主动脉血管钙化降低动脉粥样硬化斑块稳定性，促进斑块破裂与血管急性事件发生。血管钙化主要由血管平滑肌细胞向成骨样细胞分化所致。DNA拓扑异构酶II在肿瘤、免疫中具有重要作用。我们前期研究发现DNA拓扑异构酶II抑制剂能①刺激巨噬细胞ABCA1/G1表达，抑制其泡沫化；②促进肝细胞CETP表达和胆固醇逆转运，改善血脂水平；③抑制离体主动脉环和平滑肌细胞钙化发生。以上结果预示DNA拓扑异构酶II抑制剂对动脉粥样硬化具有防治作用，通过抑制血管钙化增加斑块稳定性。为此我们拟在在体、离体和细胞水平上开展DNA拓扑异构酶II抑制剂抑制动脉钙化的研究。现象上，明确DNA拓扑异构酶II抑制剂抑制体内外钙化发生；机理上，明确DNA拓扑异构酶II抑制剂抑制平滑肌细胞钙化的信号通路，确定效应分子。我们的研究将阐明DNA拓扑异构酶II抑制剂抗血管钙化的作用机制，为临床防治动脉粥样硬化提供新策略。

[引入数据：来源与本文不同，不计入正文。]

$ cat config.mk
export PLATFORM = sky130hd
export DESIGN_NAME = fetch_decode_buffer
export DESIGN_NICKNAME = d
export VERILOG_FILES = /design/src/rtl/fetch_decode_buffer.sv
export SDC_FILE = /design/constraint.sdc
export NUM_CORES = 1
export LEC_CHECK = 0
export CORE_ASPECT_RATIO = 1.4
export CORE_UTILIZATION = 51
export DETAILED_ROUTE_END_ITERATION = 10
export PLACE_DENSITY = 0.88
export SETUP_SLACK_MARGIN = 0.2
export SLEW_MARGIN = 25
export SYNTH_ARGS = -nofsm -noshare
export SYNTH_HDL_FRONTEND = slang
export SYNTH_SLANG_ARGS = --single-unit
$ cat constraint.sdc
create_clock -name clk -period 10.6 [get_ports clk]
set_input_delay 2.12 -clock clk [delete_from_list [all_inputs] [get_ports clk]]
set_output_delay 2.12 -clock clk [all_outputs]
set_load 0.01 [all_outputs]
$ cat src/rtl/fetch_decode_buffer.sv
// Two-entry elastic buffer between fetch and decode. It holds {instr, pc_next}
// pairs, stops accepting fetches after a HALT, and drops everything on flush.
module fetch_decode_buffer #(
  parameter logic [15:0] NOP_WORD = 16'h0800,
  parameter logic [4:0]  HALT_OPC = 5'b00000
) (
  input  logic        clk,
  input  logic        rst,
  input  logic        if_valid,
  input  logic [15:0] if_instr,
  input  logic [15:0] if_pc_next,
  output logic        if_ready,
  output logic        id_valid,
  output logic [15:0] id_instr,
  output logic [15:0] id_pc_next,
  input  logic        id_ready,
  input  logic        flush,
  output logic        halted,
  output logic [1:0]  count
);

  typedef struct packed {
    logic [15:0] instr;
    logic [15:0] pc_next;
  } entry_t;

  localparam logic [1:0] COUNT_FULL = 2'd2;

  entry_t     mem_q [2];
  entry_t     head;
  logic [1:0] count_q, count_d;
  logic       rd_ptr_q, rd_ptr_d;
  logic       wr_ptr_q, wr_ptr_d;
  logic       halted_q, halted_d;
  logic       push, pop;

  // if_ready depends only on state, so fetch never sees a combinational loop
  // through the decode handshake.
  assign if_ready = (count_q != COUNT_FULL) && !halted_q;
  assign id_valid = (count_q != 2'd0);

  assign push = if_valid && if_ready && !flush;
  assign pop  = id_valid && id_ready && !flush;

  assign head       = mem_q[rd_ptr_q];
  assign id_instr   = id_valid ? head.instr   : NOP_WORD;
  assign id_pc_next = id_valid ? head.pc_next : 16'h0000;
  assign halted     = halted_q;
  assign count      = count_q;

  // NOTE: every signal written here gets a default first, so no path leaves a
  // value unassigned and no latch is inferred.
  always_comb begin
    count_d  = count_q;
    rd_ptr_d = rd_ptr_q;
    wr_ptr_d = wr_ptr_q;
    halted_d = halted_q;
    if (flush) begin
      count_d  = 2'd0;
      rd_ptr_d = 1'b0;
      wr_ptr_d = 1'b0;
      halted_d = 1'b0;
    end else begin
      if (push) wr_ptr_d = ~wr_ptr_q;
      if (pop)  rd_ptr_d = ~rd_ptr_q;
      unique case ({push, pop})
        2'b10:   count_d = count_q + 2'd1;
        2'b01:   count_d = count_q - 2'd1;
        default: count_d = count_q;
      endcase
      // The HALT itself is stored and delivered; only later fetches are refused.
      if (push && (if_instr[15:11] == HALT_OPC)) halted_d = 1'b1;
    end
  end

  // NOTE: state registers use non-blocking assignments so every flop samples
  // the pre-edge values regardless of block ordering.
  always_ff @(posedge clk or negedge rst) begin
    if (!rst) begin
      count_q  <= 2'd0;
      rd_ptr_q <= 1'b0;
      wr_ptr_q <= 1'b0;
      halted_q <= 1'b0;
    end else begin
      count_q  <= count_d;
      rd_ptr_q <= rd_ptr_d;
      wr_ptr_q <= wr_ptr_d;
      halted_q <= halted_d;
    end
  end

  // NOTE: the data array has no reset; id_valid masks stale contents, so
  // clearing it would only add reset fan-out.
  always_ff @(posedge clk) begin
    if (push) mem_q[wr_ptr_q] <= '{instr: if_instr, pc_next: if_pc_next};
  end

endmodule

# Yosys cells after proc, flatten, opt, wreduce, memory -nomap -nowiden
# Memories as Yosys holds them, arrays and structs flattened.
# Index checks and enable logic that the tools add are counted.
dict set report totals {
  regBits 5
  ram_bits 64
  in_bits 37
  output_inout_bits 37
  n_memories 1
}
dict set report classes {
  n_addsub 2
  n_eq_ne 3
  n_mux 12
  bitwise_logic 2
  reduce_logical 14
}
# name words word_bits read_ports rd_clocked_by_memory_dff wr line
set memory_table {}
lappend memory_table {mem_q 2 32 1 0 1 29} ;# entry_t mem_q [2];
# op count
set op_table {}
lappend op_table {{$mux W16} 2}
lappend op_table {{$mux W1} 8}
lappend op_table {{$reduce_bool A2 Y1} 4}
lappend op_table {{$logic_and A1 B1 Y1} 6}
lappend op_table {{$logic_not A5 Y1} 1}
lappend op_table {{$pmux W2 S2} 1}
lappend op_table {{$reduce_bool A3 Y1} 1}
lappend op_table {{$add A2 B1 Y2 const B} 1}
lappend op_table {{$eq A2 B1 Y1 const B} 1}
lappend op_table {{$eq A2 B2 Y1 const B} 1}
lappend op_table {{$logic_not A1 Y1} 2}
lappend op_table {{$mux W2} 1}
lappend op_table {{$ne A2 B2 Y1 const B} 1}
lappend op_table {{$not A1 Y1} 2}
lappend op_table {{$sub A2 B1 Y2 const B} 1}

# Longest topological paths before layout
# Gate-level depths: netlist of run 1.
dict set report logic_depth {
  depth_word 7
  depth_mapped 4
  ltp_nobuf 3
}

# Worst setup path before layout of run 1
# OpenSTA, ideal clock, no wires.
dict set report synth_timing {
  path_kind {in2reg}
  startpoint {input port if_valid}
  endpoint {memory mem_q[1][0] in the netlist's numbering, enable pin}
  setup_time_ns 0.512
  t_arrival_ns 5.622
  required_ns 10.088
  setup_slack_ns 4.466
  cell_stages 2
  cell_sequence {nand2b_1 -> nor4b_1}
}
dict set report synth_between {
  elab_chain_cells 4
}
# element line
set synth_lines {}
lappend synth_lines {{start, declared} 9} ;# input logic if_valid,
lappend synth_lines {{$logic_and A1 B1 Y1 (2 in series)} 42} ;# assign push = if_valid && if_ready && !flush;
lappend synth_lines {{$mux W1} 95} ;# if (push) mem_q[wr_ptr_q] <= '{instr: if_instr, pc_next: if_pc_next};
lappend synth_lines {{$mux W1 (implied by the code)} 95}
lappend synth_lines {{end, declared} 29}
# Every way passes these cells.

# Final worst setup path of run 1
dict set report layout_timing {
  startpoint {register rd_ptr_q}
  endpoint {output port id_instr[13]}
}
dict set report layout_between {
  elab_chain_cells 2
}
# element line
set layout_lines {}
lappend layout_lines {{start, declared} 32} ;# logic rd_ptr_q, rd_ptr_d;
lappend layout_lines {{start signal, assigned} 86} ;# rd_ptr_q <= rd_ptr_d;
lappend layout_lines {{$mem_v2 Z2 W32} -}
lappend layout_lines {{$mux W16} 46} ;# assign id_instr = id_valid ? head.instr : NOP_WORD;
lappend layout_lines {{end, declared} 14} ;# output logic [15:0] id_instr,
# Every way passes these cells.

==> impl_metrics.py, run 1 <==
metrics = {
    "status": {
        "status": "finished clean",
    },
    "clock_network": {
        "htreeDepth": 3,
        "cts_setup_buffers": 0,
        "cts_sinks": 69,
        "clock_latency_ps": 330,
        "cts_resized": 0,
        "cts.root.buffer_cell": "clkbuf_8",
        "cts_buffers": 9,
        "tritoncts": "yes",
        "cts_buffer_depth": 2,
        "hold_buffers": 0,
        "cts.clk_slew.worst_paths_ps": 70,
    },
    "die": {
        "die_w_um": 63.25,
        "fp.coreArea_mm2": 0.004955,
        "placementRows": 30,
        "initial_utilization": 0.5407,
        "ios": 74,
        "die_area_mm2": 0.005551,
        "die_h_um": 87.76,
    },
    "synthesis": {
        "synth_top_area_share": 0.7174,
        "syn_avg_cell_area_um2": 16.04,
        "syn_area_mm2": 0.002679,
        "synth.distinct_cells": 23,
        "synth_area_leaders": "edfxtp_1, mux2i_1, nor2_1, dfrtp_1, clkbuf_1",
        "synth-seq-cells": 69,
        "yosysSeqAreaShare": 0.7641,
        "synthCells": 167,
        "synth_area_leader_cell": "edfxtp_1",
        "synth_warnings": 0,
        "synth_nets": 204,
    },
    "route": {
        "maxUsedRoutingLayer": "met4",
        "ant_nets": 0,
        "dr_wl_met2_um": 2700,
        "detailedRoute.firstPassIterationCount": 4,
        "drt_iter0_drc": 99,
        "wl_per_cell_um": 15.50,
        "wl_um": 4881,
        "routed-via-count": 1635,
        "remaining_drc_errors": 0,
        "met1_length_um": 1843,
        "wl_met3_um": 209,
        "routed_via_density": 5.190,
    },
    "power": {
        "power_density_mw_per_mm2": 159.1,
        "leakage_nw": 1.226,
        "ir_worst_vdd_mv": 0.1269,
    },
    "placed_design": {
        "gp_congestion": 0.7324,
        "hpwl_um": 3156,
        "port_buffers": 73,
    },
    "grt": {
        "gr-total-overflow": 0,
        "grt_usage": 0.1951,
        "grt_max_degree": 34,
        "grt_pass1_vias": 1635,
        "antenna_found_initial": 0,
        "grt_pass1_wl_um": 7624,
    },
    "sta": {
        "fin_skew_ps": 3.876,
        "setup_viol": 0,
        "fmax_ghz": 0.2312,
        "timing.setup.tns_ps": 0,
        "hold_viol": 0,
        "slew-limit-headroom": 0.3725,
        "rsz0062_at_grt": "false",
        "finalMaxSlewViolations": 0,
        "period_share": 0.4080,
        "period_minus_slack_ps": 4325,
        "worst_pin_slew_ps": 941.2,
    },
    "finish": {
        "fill_cells": 343,
        "antenna_cells": 0,
        "final_common_cell": "clkdlybuf4s50_1",
        "final_util": 0.7419,
        "multiInputGateArea_um2": 605.6,
        "layout_common_cells": "clkdlybuf4s50_1, edfxtp_1, nor2_1",
        "drive_gt1_frac": 0.07570,
        "areaGrowthSynthToFinish_pct": 37.23,
        "nets": 283,
        "regArea_mm2": 0.002048,
    },
    "worst_setup_path": {
        "cp.arrival_ps": 2200,
        "critPathMaxFanout": 33,
        "endpoint_kind": "primary output",
        "cp.required_ps": 8480,
        "crit_type": "register to primary output",
        "critPathLaunchType": "register",
    },
    "min_path": {
        "hp-class": "register to register",
    },
    "flow_run": {
        "drv_cap": 0,
    },
}
==> area by class of cell <==
type / count / area share
multi-input combinational: 88 / 0.1647
clock inverter: 6 / 0.01464
tap: 64 / 0.02178
clock buffer: 10 / 0.03472
inverter: 2 / 0.002042
timing repair buffer: 76 / 0.2049
sequential: 69 / 0.5572
==> cells by family after synthesis <==
kind of cell	after synthesis	synth area share
XOR/XNOR	1	0.003270
multiplexers	32	0.1196
AND/OR/NAND/NOR	46	0.07754
buffers and inverters	10	0.01541
flip-flops	69	0.7641
AO/OA/AOI/OAI	9	0.02009
==> layer usage <==
metal	GRT usage	vias up
met5	0	-
met4	0.1219	0
met3	0.06510	11
met2	0.3382	51
met1	0.2046	797
li1	-	776
==> power by group <==
part	internal, W	switching, W
Clock	0.000106	0.0000870
Combinational	0.0000431	0.0000313
Sequential	0.000309	0.00000872
Total	0.000458	0.000127
==> critical path, stage by stage (launching register included) <==
cell and delay [ps]:
dfrtp_2 990, mux2i_1 210, nor2_1 130, clkdlybuf4s50_1 540
==> metrics by stage <==
step	setup WS (ps)	total power (W)	instances	hold WS, ps	cell area (um^2)
after floorplan	4466	0.0003541	167	528.7	2679
after global placement	6610	0.0003964	299	565.5	3495
after detailed placement	6591	0.0003987	299	575.4	3495
after CTS	6211	0.0005931	315	583.8	3676
after global routing	6083	0.0006099	315	602.7	3676
final	6275	0.0005850	315	584.3	3676
==> registers in the layout, summed over array words and instances, names as in the netlist <==
name      count
wr_ptr_q      1
mem_q        64
halted        1
rd_ptr_q      1
count         2
==> path summary, 6_finish.rpt <==
kind / startpoint / endpoint / slack [ps] / depth (start not counted)
setup reg to reg: count[1] / mem_q[1][18] / 8840 / 3
min in group asynchronous: rst / count[0] / 2010 / 1
hold reg to reg: halted / halted / 580 / 2
hold / removal: halted / halted / 580 / 2
setup / recovery: rd_ptr_q / id_instr[13] / 6280 / 3
max in group asynchronous: rst / rd_ptr_q / 8370 / 1
==> cell usage after synthesis (all sizes together) <==
cell type  instances
nor2b              2
or3                1
nor4               1
a22oi              1
nand2b             1
nand3b             1
nand2              2
nor4b              1
or4                2
nor4bb             1
o211ai             1
a31oi              1
nor2              34
buf                3
o21bai             1
o21ai              2
dfrtp              5
a21oi              3
xor2               1
mux2i             32
clkbuf             5
inv                2
edfxtp            64
Power figures use the tool's default switching activity.
==> run 2, diff against run 1 <==
--- a/config.mk
+++ b/config.mk
@@ -6,9 +6,9 @@
 export NUM_CORES = 1
 export LEC_CHECK = 0
 export CORE_ASPECT_RATIO = 1.4
-export CORE_UTILIZATION = 51
+export CORE_UTILIZATION = 47
 export DETAILED_ROUTE_END_ITERATION = 10
-export PLACE_DENSITY = 0.88
+export PLACE_DENSITY = 0.82
 export SETUP_SLACK_MARGIN = 0.2
 export SLEW_MARGIN = 25
 export SYNTH_ARGS = -nofsm -noshare
==> constraint.sdc (replaced) <==
create_clock -name clk -period 4.2 [get_ports clk]
set_input_delay 0.84 -clock clk [delete_from_list [all_inputs] [get_ports clk]]
set_output_delay 0.84 -clock clk [all_outputs]
set_load 0.01 [all_outputs]
==> impl_metrics.py, run 2 (synthesis gave the netlist of run 1 again) <==
metrics = {
    "clock_network": {
        "cts_buffers": 9,
        "cts.clk_slew.worst_paths_ps": 70,
        "tritoncts": "yes",
        "cts_resized": 0,
        "cts_buffer_depth": 2,
        "cts_setup_buffers": 0,
        "cts_sinks": 69,
        "clock_latency_ps": 340,
        "cts.root.buffer_cell": "clkbuf_8",
        "htreeDepth": 3,
        "hold_buffers": 0,
    },
    "power": {
        "power_density_mw_per_mm2": 406.1,
        "leakage_nw": 1.236,
        "power_w": 0.001510,
        "p_sw_w": 0.0003449,
        "p_comb_frac": 0.125,
        "p_clk_frac": 0.344,
        "p_int_w": 0.001165,
        "switching_share": 0.2284,
        "seqPwrFrac": 0.531,
        "ir_worst_vdd_mv": 0.2975,
    },
    "finish": {
        "final_cells": 319,
        "layout_common_cells": "clkdlybuf4s50_1, edfxtp_1, nor2_1",
        "fill_cells": 384,
        "regArea_mm2": 0.002048,
        "antenna_cells": 0,
        "largest_register_ff_count": 64,
        "drive_gt1_frac": 0.09163,
        "nets": 283,
        "final_common_cell": "clkdlybuf4s50_1",
        "areaGrowthSynthToFinish_pct": 38.77,
        "largest_register": "mem_q",
        "multiInputGateArea_um2": 623.1,
    },
    "worst_setup_path": {
        "path_cells": "nor2_2, buf_4, inv_1, nand2_1, clkdlybuf4s50_1",
        "path_buf_inv": 3,
        "crit_family": "buffers and inverters",
        "critPathLaunchType": "register",
        "endpoint_kind": "primary output",
        "cp_slowest_cell": "clkdlybuf4s50_1",
        "crit_type": "register to primary output",
        "critical-path-max-stage-delay_ps": 530,
        "critPathMaxFanout": 18,
        "cp.required_ps": 3360,
        "cp.arrival_ps": 2320,
    },
    "sta": {
        "fmax_ghz": 0.3168,
        "finalMaxSlewViolations": 0,
        "period_minus_slack_ps": 3157,
        "setup_viol": 0,
        "fin_skew_ps": 6.966,
        "postLayoutSetupSlackWorst_ps": 1043,
        "hold_viol": 0,
        "worst_pin_slew_ps": 919.7,
        "timing.setup.tns_ps": 0,
        "rsz0062_at_grt": "false",
        "period_share": 0.7516,
        "slew-limit-headroom": 0.3869,
        "hold_slack_ps": 604.2,
    },
    "route": {
        "dr_wl_met2_um": 2666,
        "detailedRoute.firstPassIterationCount": 4,
        "wl_met3_um": 321,
        "wl_per_cell_um": 15.32,
        "met1_length_um": 1795,
        "remaining_drc_errors": 0,
        "wl_um": 4887,
        "maxUsedRoutingLayer": "met4",
        "ant_nets": 0,
        "routed-via-count": 1604,
        "routed_via_density": 5.028,
        "drt_iter0_drc": 81,
    },
    "min_path": {
        "hp-class": "register to register",
    },
    "die": {
        "die_h_um": 91.33,
        "die_w_um": 65.81,
        "placementRows": 32,
        "fp.coreArea_mm2": 0.005485,
        "initial_utilization": 0.4884,
        "ios": 74,
        "die_area_mm2": 0.006010,
    },
    "placed_design": {
        "dp_cells": 303,
        "port_buffers": 73,
        "hpwl_um": 3267,
        "dp_slack_ps": 1393,
        "gp_congestion": 0.7383,
    },
    "grt": {
        "antenna_found_initial": 0,
        "gr-total-overflow": 0,
        "grt_usage": 0.1821,
        "grt_max_degree": 34,
        "grt_pass1_vias": 1634,
        "grt_pass1_wl_um": 7652,
    },
    "status": {
        "status": "finished clean",
    },
    "flow_run": {
        "drv_cap": 0,
    },
}
## run 2: worst register-to-register path, cell delays in order, from the launching register on
cell	delay [ps]
dfrtp_1	440
nand2b_1	310
nor4b_4	260
buf_4	420
## run 2: cell type report
| cell class | instances | area share |
|---|---|---|
| Multi-Input combinational cell | 88 | 0.1676 |
| Inverter | 2 | 0.002020 |
| Timing Repair Buffer | 76 | 0.2026 |
| Clock buffer | 9 | 0.03332 |
| Sequential cell | 69 | 0.5510 |
| Clock inverter | 7 | 0.02053 |
| Tap cell | 68 | 0.02289 |
## run 2: through the flow
stage,area [um^2],util
2_1_floorplan,2691,-
3_3_place_gp,3517,0.6412
3_5_place_dp,3517,0.6412
4_1_cts,3717,0.6777
5_1_grt,3717,0.6777
6_report,3717,0.6777
## run 2: final timing paths
path | cells past startpoint | slack (ps) | start | endpoint
setup / recovery | 5 | 1040 | count[0] | id_instr[11]
hold / removal | 2 | 600 | halted | halted
setup reg to reg | 3 | 2420 | halted | mem_q[1][21]
hold reg to reg | 2 | 600 | halted | halted
max in group asynchronous | 1 | 3260 | rst | rd_ptr_q
min in group asynchronous | 1 | 720 | rst | wr_ptr_q
## run 2: metal layers
metal / track usage / up-vias
met5: 0 / -
met4: 0.08696 / 0
met3: 0.07789 / 8
met2: 0.3078 / 44
met1: 0.1877 / 769
li1: - / 783
## run 2: power by group through the flow
| stage | clock network, W | logic [W] | registers (W) |
|---|---|---|---|
| floorplan | 0 | 0.0000904 | 0.000803 |
| global placement | 0 | 0.000186 | 0.000816 |
| detailed placement | 0 | 0.000190 | 0.000818 |
| CTS | 0.000533 | 0.000191 | 0.000803 |
| global route | 0.000562 | 0.000203 | 0.000805 |
| finish | 0.000519 | 0.000189 | 0.000802 |
==> run 3, diff against run 2 <==
==> constraint.sdc (replaced) <==
create_clock -name clk -period 3 [get_ports clk]
set_input_delay 0.6 -clock clk [delete_from_list [all_inputs] [get_ports clk]]
set_output_delay 0.6 -clock clk [all_outputs]
set_load 0.01 [all_outputs]
==> impl_metrics.py, run 3 (synthesis gave the netlist of run 1 again) <==
metrics = {
    "sta": {
        "period_minus_slack_ps": 2610,
        "slew-limit-headroom": 0.5193,
        "worst_pin_slew_ps": 719.5,
        "setup_viol": 0,
        "hold_viol": 0,
        "hold_slack_ps": 493.3,
        "period_share": 0.8699,
        "timing.setup.tns_ps": 0,
        "rsz0062_at_grt": "false",
        "finalMaxSlewViolations": 0,
        "fin_skew_ps": 10.62,
        "fmax_ghz": 0.3832,
    },
    "die": {
        "die_h_um": 91.33,
        "initial_utilization": 0.4884,
        "placementRows": 32,
        "fp.coreArea_mm2": 0.005485,
        "die_area_mm2": 0.006010,
        "die_w_um": 65.81,
        "ios": 74,
    },
    "clock_network": {
        "tritoncts": "yes",
        "htreeDepth": 3,
        "cts_buffer_depth": 2,
        "cts.clk_slew.worst_paths_ps": 80,
        "cts_buffers": 9,
        "cts_sinks": 69,
        "hold_buffers": 0,
        "clock_latency_ps": 330,
        "cts_setup_buffers": 0,
        "cts.root.buffer_cell": "clkbuf_8",
        "cts_resized": 0,
    },
    "finish": {
        "drive_gt1_frac": 0.1024,
        "largest_register": "mem_q",
        "nets": 286,
        "areaGrowthSynthToFinish_pct": 39.51,
        "regArea_mm2": 0.002051,
        "multiInputGateArea_um2": 628.1,
        "fill_cells": 382,
        "antenna_cells": 0,
        "layout_common_cells": "clkdlybuf4s50_1, edfxtp_1, nor2_1",
        "fin_area_mm2": 0.003737,
        "largest_register_ff_count": 64,
        "final_common_cell": "clkdlybuf4s50_1",
    },
    "worst_setup_path": {
        "crit_type": "register to primary output",
        "cp.required_ps": 2400,
        "cp.arrival_ps": 2010,
        "endpoint_kind": "primary output",
        "critPathLaunchType": "register",
        "critPathMaxFanout": 14,
    },
    "route": {
        "ant_nets": 0,
        "routed-via-count": 1612,
        "detailedRoute.firstPassIterationCount": 4,
        "wl_per_cell_um": 15.28,
        "wl_um": 4919,
        "drt_iter0_drc": 72,
        "routed_via_density": 5.006,
        "remaining_drc_errors": 0,
    },
    "grt": {
        "grt_pass1_wl_um": 7990,
        "antenna_found_initial": 0,
        "grt_pass1_vias": 1665,
        "grt_usage": 0.1890,
        "gr-total-overflow": 0,
        "grt_max_degree": 33,
    },
    "flow_run": {
        "drv_cap": 0,
    },
    "status": {
        "status": "finished clean",
    },
    "placed_design": {
        "hpwl_um": 3350,
        "gp_congestion": 0.6795,
        "port_buffers": 73,
        "place_area_mm2": 0.003540,
    },
    "power": {
        "ir_worst_vdd_mv": 0.3795,
        "leakage_nw": 1.256,
        "power_density_mw_per_mm2": 562.7,
    },
    "min_path": {
        "hp-class": "input port to asynchronous set/reset pin",
    },
}
-- run 3: cell types whose count changed in the layout (fill, tap and decap cells not counted) --
cell | before | now
buf_4 | 3 | 6
clkinv_2 | 1 | 4
clkinv_4 | 3 | 1
clkinvlp_4 | 2 | 1
dfrtp_2 | 1 | 0
dfrtp_4 | 0 | 1
nor2_2 | 1 | 0
nor2_4 | 0 | 1
-- run 3: cell type report --
cell class / count / share of cell area
clock inverter: 7 / 0.01774
multi-input combinational: 88 / 0.1681
clock buffer: 9 / 0.03314
inverter: 2 / 0.002009
tap: 68 / 0.02277
sequential: 69 / 0.5487
timing repair buffer: 79 / 0.2076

血管内膜钙化，特别是点状钙化是动脉粥样硬化斑块破裂的主要危险因素之一。在动脉粥样硬化发展进程中，钙化位点处骨形态发生蛋白2(bone morphogenetic protein 2，BMP2)基因的高表达预示该基因在血管钙化过程中扮演重要角色。替尼泊苷是一种DNA拓扑异构酶II抑制剂，被广泛运用于肿瘤治疗中。本课题组前期研究结果表明替尼泊苷激活巨噬细胞三磷酸腺苷结合盒转运体A1蛋白表达，从而促进巨噬细胞胆固醇外流，预示DNA拓扑异构酶II抑制剂具有抑制动脉粥样硬化潜能。本项目以载脂蛋白E敲除(apoE-/-)小鼠为实验模型，将8周龄的apoE KO小鼠随机分为三组：第一组小鼠连续喂食高脂食物(21%脂肪，0.5%胆固醇)16周(对照组)；第二组小鼠喂食添加了替尼泊苷的高脂食物16周(预防组)；第三组小鼠喂食高脂食物12周后，使用添加了替尼泊苷的高脂食物继续喂食4周(治疗组)。实验结束后处死小鼠并评估小鼠动脉粥样硬化以及动脉粥样硬化伴随的血管钙化相关指标。在体外，我们使用人主动脉平滑肌细胞研究替尼泊苷影响血管钙化的分子机制。. 实验结果发现替尼泊苷能够抑制动脉粥样硬化的发生发展，动脉粥样硬化伴随的血管钙化也被替尼泊苷显著抑制。机制上，替尼泊苷以p53依赖的方式抑制BMP2/(p-Smad1/5/8)/RUNX2信号通路，从而抑制血管钙化的发生。进一步研究表明BMP2为miR-203-3p的靶基因，p53通过激活miR-203-3p抑制BMP2信号通路从而发挥抑制血管钙化作用。. 通过本项目的完成，我们明确了DNA拓扑异构酶II抑制剂具有抑制动脉粥样硬化以及内膜钙化的作用，为血管钙化防治提供新的理论依据。